Por KuKalambé
La transformación del «pacifismo» en «violencia» se revela como un hecho injusto, irónico incluso. Hace un siglo, Chesterton atisbó este fenómeno mientras registraba sus impresiones en un viaje a Estados Unidos. Describió el relato de una misionera, recién llegada al «país de la publicidad», quien proclamaba su rechazo a la guerra y abogaba por el pacifismo. Sin embargo, un giro inesperado desencadenó en ella una ferviente cruzada violenta contra un pueblo rural, incendiándolo.
La agudeza de Chesterton como observador y narrador destaca en una era donde tal perspicacia rara vez se encuentra. La misionera, afiliada a una congregación bautista y con la intención de convertirse en ordenada anglicana, en el fondo no encarnaba verdaderamente el rol de misionera; su apariencia era solo una fachada. ¿Cómo logró Chesterton desenmascarar lo que se ocultaba detrás de esa máscara, disfraz y mentira?

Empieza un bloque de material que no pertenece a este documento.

File: src/rtl/dds_sweep.sv
// rtl/dds_sweep.sv - linear frequency-sweep controller driving the dds cfg word
//
// Purpose:
//   Produces cfg = {dds_on, dds_inv, phase_inc[29:0]} for the downstream dds.
//   phase_inc starts at f_start and steps by f_step towards f_stop, holding
//   each value for dwell+1 clocks. One-shot or repeating sweeps.
//
// Parameters:
//   DWELL_W   width of the dwell port and hold counter
//   AUTO_OFF  1: cfg returns to 0 after a one-shot sweep; 0: last cfg is held
//
// Ports:
//   clk        in   system clock, rising edge
//   rst_n      in   synchronous reset, active-low
//   start      in   1-cycle start pulse, honoured only while idle
//   abort      in   level, returns to idle and clears cfg; beats start
//   f_start    in   [29:0] first phase increment
//   f_stop     in   [29:0] last phase increment (clamp target)
//   f_step     in   [29:0] increment change per step
//   dwell      in   [DWELL_W-1:0] cycles per step minus one
//   repeat_en  in   1: sweep repeats until abort
//   inv        in   copied to cfg[30] while running
//   cfg        out  [31:0] dds configuration word
//   busy       out  high whenever not idle
//   done       out  1-cycle pulse when a one-shot sweep completes
//
// Optional feature macro: DDS_SWEEP_TRIANGLE_EN
//   Defined: after the up-ramp the block ramps back down to f_start
//   (triangle); f_stop and f_start are each dwelt only once per turn.
//   Undefined: up-ramp only; repeat reloads f_start (sawtooth).

module dds_sweep #(
  parameter int DWELL_W  = 16,
  parameter bit AUTO_OFF = 1'b1
) (
  input  logic               clk,
  input  logic               rst_n,
  input  logic               start,
  input  logic               abort,
  input  logic [29:0]        f_start,
  input  logic [29:0]        f_stop,
  input  logic [29:0]        f_step,
  input  logic [DWELL_W-1:0] dwell,
  input  logic               repeat_en,
  input  logic               inv,
  output logic [31:0]        cfg,
  output logic               busy,
  output logic               done
);

  // The step itself costs no cycle: it is applied on the edge where the
  // dwell counter hits zero, so there is no separate STEP state register.
  typedef enum logic [1:0] {
    S_IDLE       = 2'd0,
    S_DWELL      = 2'd1
`ifdef DDS_SWEEP_TRIANGLE_EN
    ,S_DOWN_DWELL = 2'd2
`endif
  } state_t;

  state_t             state;
  logic [29:0]        inc;
  logic [DWELL_W-1:0] cnt;

  // Parameters captured at start; input changes mid-sweep are ignored.
  logic [29:0]        lat_start;
  logic [29:0]        lat_stop;
  logic [29:0]        lat_step;
  logic [DWELL_W-1:0] lat_dwell;
  logic               lat_rpt;
  logic               lat_inv;

  // Up step: 31-bit sum so a large f_step cannot wrap past f_stop.
  logic [30:0] up_sum;
  logic [29:0] up_next;
  logic        up_end;

  always_comb begin
    up_sum  = {1'b0, inc} + {1'b0, lat_step};
    up_next = (up_sum >= {1'b0, lat_stop}) ? lat_stop : up_sum[29:0];
    // ">=" also covers f_start >= f_stop: one dwell at f_start, no overshoot.
    up_end  = (inc >= lat_stop);
  end

`ifdef DDS_SWEEP_TRIANGLE_EN
  // Down step clamps at f_start; compare against f_start+f_step in 31 bits
  // instead of subtracting first, so the difference never underflows.
  logic [30:0] dn_floor;
  logic [29:0] dn_next;
  logic        dn_end;
  logic [30:0] rs_sum;
  logic [29:0] rs_next;

  always_comb begin
    dn_floor = {1'b0, lat_start} + {1'b0, lat_step};
    dn_next  = ({1'b0, inc} <= dn_floor) ? lat_start : (inc - lat_step);
    dn_end   = (inc <= lat_start);
    // Restarting the up-ramp skips f_start, it was just dwelt on the way down.
    rs_sum   = {1'b0, lat_start} + {1'b0, lat_step};
    rs_next  = (rs_sum >= {1'b0, lat_stop}) ? lat_stop : rs_sum[29:0];
  end
`endif

  always_ff @(posedge clk) begin
    if (!rst_n) begin
      state     <= S_IDLE;
      inc       <= '0;
      cnt       <= '0;
      lat_start <= '0;
      lat_stop  <= '0;
      lat_step  <= '0;
      lat_dwell <= '0;
      lat_rpt   <= 1'b0;
      lat_inv   <= 1'b0;
      cfg       <= '0;
      busy      <= 1'b0;
      done      <= 1'b0;
    end else if (abort) begin
      state <= S_IDLE;
      cnt   <= '0;
      cfg   <= '0;
      busy  <= 1'b0;
      done  <= 1'b0;
    end else begin
      done <= 1'b0;
      case (state)
        S_IDLE: begin
          if (start) begin
            lat_start <= f_start;
            lat_stop  <= f_stop;
            lat_step  <= f_step;
            lat_dwell <= dwell;
            lat_rpt   <= repeat_en;
            lat_inv   <= inv;
            inc       <= f_start;
            cnt       <= dwell;
            cfg       <= {1'b1, inv, f_start};
            busy      <= 1'b1;
            state     <= S_DWELL;
          end
        end

        S_DWELL: begin
          if (cnt != '0) begin
            cnt <= cnt - DWELL_W'(1);
          end else if (!up_end) begin
            inc <= up_next;
            cfg <= {1'b1, lat_inv, up_next};
            cnt <= lat_dwell;
          end else begin
`ifdef DDS_SWEEP_TRIANGLE_EN
            // f_stop is left immediately for the first down value.
            if (inc > lat_start) begin
              inc   <= dn_next;
              cfg   <= {1'b1, lat_inv, dn_next};
              cnt   <= lat_dwell;
              state <= S_DOWN_DWELL;
            end else
`endif
            if (lat_rpt) begin
              inc <= lat_start;
              cfg <= {1'b1, lat_inv, lat_start};
              cnt <= lat_dwell;
            end else begin
              done  <= 1'b1;
              busy  <= 1'b0;
              state <= S_IDLE;
              if (AUTO_OFF) cfg <= '0;
            end
          end
        end

`ifdef DDS_SWEEP_TRIANGLE_EN
        S_DOWN_DWELL: begin
          if (cnt != '0) begin
            cnt <= cnt - DWELL_W'(1);
          end else if (!dn_end) begin
            inc <= dn_next;
            cfg <= {1'b1, lat_inv, dn_next};
            cnt <= lat_dwell;
          end else if (lat_rpt) begin
            inc   <= rs_next;
            cfg   <= {1'b1, lat_inv, rs_next};
            cnt   <= lat_dwell;
            state <= S_DWELL;
          end else begin
            done  <= 1'b1;
            busy  <= 1'b0;
            state <= S_IDLE;
            if (AUTO_OFF) cfg <= '0;
          end
        end
`endif

        default: begin
          state <= S_IDLE;
          cfg   <= '0;
          busy  <= 1'b0;
        end
      endcase
    end
  end

endmodule

File: config.mk
export PLATFORM = sky130hd
export DESIGN_NAME = dds_sweep
export DESIGN_NICKNAME = d
export VERILOG_FILES = /design/src/rtl/dds_sweep.sv
export SDC_FILE = /design/constraint.sdc
export NUM_CORES = 1
export LEC_CHECK = 0
export CAP_MARGIN = 10
export CORE_MARGIN = 1.5
export CORE_UTILIZATION = 45
export CTS_CLUSTER_DIAMETER = 50
export DETAILED_ROUTE_END_ITERATION = 6
export GPL_TIMING_DRIVEN = 0
export MAX_ROUTING_LAYER = met4
export PLACE_DENSITY_LB_ADDON = 0.15
export SLEW_MARGIN = 20
export SYNTH_ARGS = -nofsm -noshare
export SYNTH_HDL_FRONTEND = slang
export SYNTH_SLANG_ARGS = --single-unit
File: constraint.sdc
create_clock -name clk -period 6.1 [get_ports clk]
set_clock_uncertainty 0.05 [all_clocks]
set_input_delay 1.22 -clock clk [delete_from_list [all_inputs] [get_ports clk]]
set_output_delay 1.22 -clock clk [all_outputs]
set_load 0.02 [all_outputs]
==> reports/results.ini <==
[synth]
synth_compound_area_share_pct=28.1
yosys_warnings=0
synth-main-ff-cell=dfxtp_1
synthAdderAreaFrac_pct=9.72
seq_area_frac_synth_pct=31.2
synth_top_family_by_area=compound AO/OA/AOI/OAI gates
synth_xor_area_share_pct=2.04
ys_seq_elements=188
synthSimpleGateAreaFrac_pct=21.6
synth_enable_flop_cells=0
async_reset_ff_share_pct=0
synthMuxAreaShare_pct=1.84
avgSynthCellArea_um2=7.68
yosysUniqueCellTypes=86
syn-num-nets=1775
synth_area_leader_cell=dfxtp_1
synth_top_area_share_pct=31.2
synthTopCellsByArea=dfxtp_1, ha_1, nand2_1
synth_cells=1570
syn_area_um2=12100

[worst_setup_path]
cp.required_ns=6.40
path_delay_family=simple AND/OR/NAND/NOR gates
slowest_stage=dfxtp_1
worstSetupPathType=flip-flop to flip-flop
critPathLaunchType=flip-flop
cp_num_buf_inv=4
critPathMaxFanout=10
critPathCaptureType=flip-flop
slowest_delay_ns=0.48
reg2regPathDepth=21
path_depth=21
path_cells=inv_1 > fa_1 > nand2b_1 > a21oi_1 > o211ai_1 > nand2_1 > buf_6 > o211ai_1 > nand4_1 > nand3_1 > ha_1 > nand4_1 > and4bb_2 > o41ai_1 > and4b_1 > buf_2 > and2_4 > buf_2 > a21oi_1 > o21ai_0 > and3_1
cp.arrival_ns=5.77

[timing]
maxSlewHeadroom_pct=33.1
max_clock_freq_mhz=183
setup_violations=0
grt_setup_unrepaired=no
layout_min_cycle_time_ns=5.47
fin_crit_sh_pct=89.6
setup_tns_ns=0
worstMarginPinSlew_ns=0.999
whs_ns=0.415
worst_slack_ns=0.632
hold_viol_final=0
timing.final.max_slew_violations=0

[global_routing]
grt_pass1_vias=11700
grt_max_degree=22
grt-ovfl-total=0
antenna_found_initial=0
grt.total_usage_pct=32.6
grt_pass1_wl_um=67500

[clock_tree]
post-cts-setup-buffer-count=0
cts-buffers-inserted=17
cts_resized=0
clk_pin_slew_ns=0.08
insertion_delay_ns=0.46
cts_max_level=4
cts_num_sinks=188
cts-root-buf=clkbuf_16
cts_tree=yes
cts_max_path_buffers=2
ctsHoldBuffers=0

[place]
place_ws_ns=0.739
gp_congestion=0.980
io_buffers=145
dp_hpwl_um=34200

[cells_and_area]
drive_above_1_share_pct=5.44
fillerInstances=2540
fin_util_pct=55.5
layout.nets=1939
area_growth_pct=20.7
antennaDiodeCount=0

[power]
p_leak_nw=5.54
power_density_nw_per_um2=250
ir_drop_mv=0.215
fin_total_pwr_mw=3.64

[floorplanning]
io_pins=146
die_area_um2=27800
start_util_pct=46.0
fp.dieH_um=167
row_count=59
dieWidth_um=167
core_area_um2=26200

[job]
max_cap_viol_count=0

[run_status]
status=finished with violations
violations=DRC

[routing]
drtIter0Drc=1438
firstDrtPassIters=7
drt-total-wl_um=44700
routedWlPerCell_um=21.5
final_antenna_net_count=0
vias=12600
route.detailed.drc=11
post_drt_via_cell_ratio=6.06

[min_path]
whs_path_depth=2
hp-class=flip-flop to flip-flop

-- worst min-delay path, stage by stage, from the launching register on --
cell	delay, ns
dfxtp_1	0.31
nand2_1	0.04
a21boi_0	0.06
-- cell type report --
cell class              count  area (µm²)  share of cell area, %
well taps                 335         419                   2.88
repair buffers            145        1450                   9.98
clock inverters            15         195                   1.34
plain buffers             105         455                   3.13
multi-input cells        1225        7640                   52.5
flip-flops and latches    188        3760                   25.9
clock buffers              17         425                   2.93
inverters                  52         195                   1.34
-- power by group --
part           internal, mW  leakage (nW)  switching, mW
registers              1.29          1.54         0.0652
logic                 0.393          3.70          0.710
clock network         0.564         0.300          0.612
total                  2.25          5.54           1.39
-- cell families (layout without fill, tap and decap cells) --
kind of cell | Yosys count | in the layout
buf+inv | 157 | 334
compound gates | 516 | 516
mux | 21 | 21
xor+xnor | 28 | 28
simple gates | 567 | 567
fa+ha+maj | 93 | 93
flops | 188 | 188
-- routing by layer --
layer,track usage [%],wire (µm),up-vias
met1,44.4,19900,5897
li1,-,-,5939
met3,5.51,4170,118
met5,-,0,-
met2,47.4,18800,662
met4,13.7,1830,0
-- synth_stat cells, types with 12 or more instances --
master,n
a211oi_1,22
a21boi_0,115
a21o_1,18
a21oi_1,143
a221oi_1,16
buf_2,22
clkbuf_1,70
dfxtp_1,188
ha_1,92
inv_1,51
mux2i_1,12
nand2_1,279
nand2b_1,13
nand3_1,36
nand4_1,15
nor2_1,103
nor3_1,33
o211ai_1,20
o21ai_0,74
o21ai_1,25
or3_1,24
xnor2_1,20
-- stage by stage --
| step | instance area (µm²) | std cells |
|---|---|---|
| floorplan | 12100 | 1570 |
| global placement | 13900 | 2050 |
| detailed placement | 13900 | 2050 |
| CTS | 14500 | 2082 |
| global route | 14500 | 2082 |
| finish | 14500 | 2082 |
-- cell usage in the layout, fill, tap and decap left out, types with 17 or more instances in the layout --
master,count
o21ai_1,25
dfxtp_1,188
xnor2_1,20
clkdlybuf4s50_1,145
buf_2,22
nor2_1,103
or3_1,24
a21boi_0,115
clkbuf_16,17
inv_1,51
nor3_1,33
a21o_1,18
o21ai_0,74
nand2_1,279
o211ai_1,20
nand3_1,36
clkbuf_1,70
ha_1,92
a21oi_1,143
a211oi_1,22
-- worst paths after layout --
| path | start | end | slack [ns] |
|---|---|---|---|
| setup reg to reg | inc[1]$_SDFFE_PN0P_ | cfg[16]$_SDFFE_PP0P_ | 0.63 |
| hold reg to reg | lat_stop[16]$_SDFFE_PN0P_ | lat_stop[16]$_SDFFE_PN0P_ | 0.42 |
| hold / removal | lat_stop[16]$_SDFFE_PN0P_ | lat_stop[16]$_SDFFE_PN0P_ | 0.42 |
| setup / recovery | inc[1]$_SDFFE_PN0P_ | cfg[16]$_SDFFE_PP0P_ | 0.63 |
-- registers in the layout, indices dropped and copies added (netlist names) --
register,cells
done,1
lat_start,30
inc,30
lat_dwell,16
lat_step,30
cfg,32
busy,1
lat_rpt,1
lat_inv,1
cnt,16
lat_stop,30
Power figures use the tool's default switching activity.
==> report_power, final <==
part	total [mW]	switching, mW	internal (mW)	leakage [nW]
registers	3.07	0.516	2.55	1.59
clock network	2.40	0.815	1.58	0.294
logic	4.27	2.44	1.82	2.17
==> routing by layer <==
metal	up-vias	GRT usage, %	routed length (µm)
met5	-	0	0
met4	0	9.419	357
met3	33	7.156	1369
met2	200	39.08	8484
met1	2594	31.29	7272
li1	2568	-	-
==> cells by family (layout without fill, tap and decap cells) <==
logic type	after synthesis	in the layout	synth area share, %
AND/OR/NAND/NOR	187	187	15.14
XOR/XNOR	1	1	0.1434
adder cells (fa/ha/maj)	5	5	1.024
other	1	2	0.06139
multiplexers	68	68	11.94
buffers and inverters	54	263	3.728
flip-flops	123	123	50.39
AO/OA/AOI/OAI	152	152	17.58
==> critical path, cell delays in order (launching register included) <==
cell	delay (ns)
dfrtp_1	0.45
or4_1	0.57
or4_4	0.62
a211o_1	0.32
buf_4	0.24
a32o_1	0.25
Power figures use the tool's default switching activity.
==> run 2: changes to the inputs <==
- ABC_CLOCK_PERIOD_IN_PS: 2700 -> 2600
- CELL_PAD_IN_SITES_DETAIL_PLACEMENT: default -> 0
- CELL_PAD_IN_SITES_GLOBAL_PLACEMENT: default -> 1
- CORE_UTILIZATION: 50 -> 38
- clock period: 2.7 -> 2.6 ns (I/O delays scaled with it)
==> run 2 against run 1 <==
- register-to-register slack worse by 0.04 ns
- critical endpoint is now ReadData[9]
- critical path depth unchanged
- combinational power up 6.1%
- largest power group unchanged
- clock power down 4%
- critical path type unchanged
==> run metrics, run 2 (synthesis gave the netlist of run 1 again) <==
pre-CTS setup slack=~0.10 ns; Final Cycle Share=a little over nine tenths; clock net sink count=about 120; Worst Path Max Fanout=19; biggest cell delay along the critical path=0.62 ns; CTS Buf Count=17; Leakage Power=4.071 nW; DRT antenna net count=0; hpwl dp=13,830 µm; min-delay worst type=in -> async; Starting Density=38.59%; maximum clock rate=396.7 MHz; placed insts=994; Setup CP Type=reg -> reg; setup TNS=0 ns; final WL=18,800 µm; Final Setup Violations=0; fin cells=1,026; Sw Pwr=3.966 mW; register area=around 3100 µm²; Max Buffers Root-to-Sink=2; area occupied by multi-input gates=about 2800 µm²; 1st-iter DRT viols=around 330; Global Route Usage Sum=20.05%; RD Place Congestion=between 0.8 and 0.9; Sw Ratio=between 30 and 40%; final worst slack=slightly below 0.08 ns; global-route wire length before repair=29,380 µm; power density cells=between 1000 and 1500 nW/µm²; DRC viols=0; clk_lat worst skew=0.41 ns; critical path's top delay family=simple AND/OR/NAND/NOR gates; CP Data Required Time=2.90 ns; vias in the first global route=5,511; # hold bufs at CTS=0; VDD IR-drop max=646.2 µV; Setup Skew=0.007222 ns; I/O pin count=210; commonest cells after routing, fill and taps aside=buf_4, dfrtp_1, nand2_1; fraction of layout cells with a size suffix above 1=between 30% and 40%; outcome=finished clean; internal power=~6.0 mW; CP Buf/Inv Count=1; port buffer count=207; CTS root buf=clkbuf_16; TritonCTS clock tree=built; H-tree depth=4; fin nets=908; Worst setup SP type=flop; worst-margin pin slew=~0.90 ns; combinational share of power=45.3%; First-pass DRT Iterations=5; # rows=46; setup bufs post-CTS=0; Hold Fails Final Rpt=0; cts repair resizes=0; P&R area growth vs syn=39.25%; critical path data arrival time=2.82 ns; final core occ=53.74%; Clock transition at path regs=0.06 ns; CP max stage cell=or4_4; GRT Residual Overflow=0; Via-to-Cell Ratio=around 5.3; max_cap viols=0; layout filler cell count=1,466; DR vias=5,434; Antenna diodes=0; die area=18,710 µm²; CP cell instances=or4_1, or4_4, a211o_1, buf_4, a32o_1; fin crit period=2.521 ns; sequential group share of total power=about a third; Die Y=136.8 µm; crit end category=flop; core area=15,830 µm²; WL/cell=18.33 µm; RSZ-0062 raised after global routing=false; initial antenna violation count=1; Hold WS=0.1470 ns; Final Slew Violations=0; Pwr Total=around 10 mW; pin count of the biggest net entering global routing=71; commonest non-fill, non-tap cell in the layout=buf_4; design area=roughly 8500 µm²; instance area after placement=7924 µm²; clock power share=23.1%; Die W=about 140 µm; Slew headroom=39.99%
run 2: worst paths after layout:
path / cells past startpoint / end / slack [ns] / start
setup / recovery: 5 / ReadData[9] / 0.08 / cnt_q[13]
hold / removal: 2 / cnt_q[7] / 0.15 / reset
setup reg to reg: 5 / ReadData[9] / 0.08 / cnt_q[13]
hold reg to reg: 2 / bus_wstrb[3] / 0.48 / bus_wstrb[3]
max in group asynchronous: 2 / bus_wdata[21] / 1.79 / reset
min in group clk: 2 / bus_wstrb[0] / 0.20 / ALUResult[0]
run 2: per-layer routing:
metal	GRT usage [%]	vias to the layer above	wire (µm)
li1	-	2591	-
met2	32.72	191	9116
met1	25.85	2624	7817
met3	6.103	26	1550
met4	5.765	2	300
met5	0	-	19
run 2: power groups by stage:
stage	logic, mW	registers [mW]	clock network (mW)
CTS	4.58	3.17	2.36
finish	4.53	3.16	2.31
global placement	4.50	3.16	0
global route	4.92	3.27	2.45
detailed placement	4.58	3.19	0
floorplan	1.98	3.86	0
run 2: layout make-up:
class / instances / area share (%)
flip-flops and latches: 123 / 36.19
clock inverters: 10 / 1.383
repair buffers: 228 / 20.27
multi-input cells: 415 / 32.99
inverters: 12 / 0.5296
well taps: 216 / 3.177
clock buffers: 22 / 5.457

La relevancia de esta historia no radica en los eventos del campo o la ambivalencia hacia la violencia, sino en la carga simbólica y religiosa que posee el individuo «en trance». Un siglo después de aquel incendio, el tema planteado por el escritor británico sigue resonando en el presente en términos de moralidad y ética. La noble misión del pacifismo se convierte en violencia. Movimientos contemporáneos como Antifaz y BLM cargan con esa misma simbología.